# [ABOUT THIS TASK]
Report back every line below that carries the word "localparam".

(Saved data entries)

■ ■ ■

`src/rtl/gfx_irq_pkg.sv`:
```
package gfx_irq_pkg;
  localparam int unsigned NUM_SRC    = 3;
  localparam int unsigned DATA_W     = 32;
  localparam int unsigned FIELD_STEP = 8;
  localparam int unsigned EN_OFS     = 0;
  localparam int unsigned REQ_OFS    = 1;
  localparam int unsigned GATE_OFS   = 2;

  typedef struct packed {
    logic req;
    logic en;
  } irq_field_t;
endpackage

```
`src/rtl/gfx_irq_field.sv`:
```
module gfx_irq_field
  import gfx_irq_pkg::*;
(
  input  logic       clk_i,
  input  logic       rst_ni,
  input  logic       wr_i,
  input  logic       en_d_i,
  input  logic       req_d_i,
  input  logic       evt_i,
  output irq_field_t st_o,
  output logic       pend_o
);
  irq_field_t st_q;

  always_ff @(posedge clk_i or negedge rst_ni) begin
    if (!rst_ni) begin
      st_q <= '0;
    end else begin
      if (wr_i) st_q.en <= en_d_i;
      // event beats a clearing write
      if (evt_i)     st_q.req <= 1'b1;
      else if (wr_i) st_q.req <= req_d_i;
    end
  end

  assign st_o   = st_q;
  assign pend_o = st_q.en & st_q.req;


  evt_sets_req_chk: assert property (@(posedge clk_i) disable iff (!rst_ni)
    evt_i |=> st_q.req);

  no_wr_hold_chk: assert property (@(posedge clk_i) disable iff (!rst_ni)
    (!wr_i && !evt_i) |=> $stable(st_q));

  ack_clears_chk: assert property (@(posedge clk_i) disable iff (!rst_ni)
    (wr_i && !req_d_i && !evt_i) |=> !st_q.req);
endmodule

```
`src/rtl/gfx_irq_ctrl.sv`:
```
module gfx_irq_ctrl
  import gfx_irq_pkg::*;
(
  input  logic              clk_i,
  input  logic              rst_ni,
  input  logic              wr_valid_i,
  input  logic [DATA_W-1:0] wr_data_i,
  output logic [DATA_W-1:0] rd_data_o,
  input  logic [NUM_SRC-1:0] evt_i,
  output logic              irq_o
);
  irq_field_t [NUM_SRC-1:0] st;
  logic [NUM_SRC-1:0] pend;
  logic [NUM_SRC-1:0] gate_wr;

  for (genvar g = 0; g < NUM_SRC; g++) begin : g_src
    localparam int unsigned BASE = g * FIELD_STEP;
    assign gate_wr[g] = wr_valid_i & wr_data_i[BASE+GATE_OFS];
    gfx_irq_field u_field (
      .clk_i   (clk_i),
      .rst_ni  (rst_ni),
      .wr_i    (gate_wr[g]),
      .en_d_i  (wr_data_i[BASE+EN_OFS]),
      .req_d_i (wr_data_i[BASE+REQ_OFS]),
      .evt_i   (evt_i[g]),
      .st_o    (st[g]),
      .pend_o  (pend[g])
    );
  end

  always_comb begin
    rd_data_o = '0;
    for (int i = 0; i < NUM_SRC; i++) begin
      rd_data_o[i*FIELD_STEP+EN_OFS]  = st[i].en;
      rd_data_o[i*FIELD_STEP+REQ_OFS] = st[i].req;
    end
  end

  assign irq_o = |pend;


  gate_zero_chk: assert property (@(posedge clk_i) disable iff (!rst_ni)
    rd_data_o[GATE_OFS] == 1'b0 && rd_data_o[FIELD_STEP+GATE_OFS] == 1'b0
    && rd_data_o[2*FIELD_STEP+GATE_OFS] == 1'b0);

  irq_level_chk: assert property (@(posedge clk_i) disable iff (!rst_ni)
    irq_o == (|(rd_data_o[DATA_W-1:0] & (rd_data_o >> 1) & 32'h0001_0101)));

  unused_zero_chk: assert property (@(posedge clk_i) disable iff (!rst_ni)
    (rd_data_o & ~32'h0003_0303) == '0);
endmodule

```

■ ■ ■

# [WRITTEN SOLUTION]
  localparam int unsigned NUM_SRC    = 3;
  localparam int unsigned DATA_W     = 32;
  localparam int unsigned FIELD_STEP = 8;
  localparam int unsigned EN_OFS     = 0;
  localparam int unsigned REQ_OFS    = 1;
  localparam int unsigned GATE_OFS   = 2;
    localparam int unsigned BASE = g * FIELD_STEP;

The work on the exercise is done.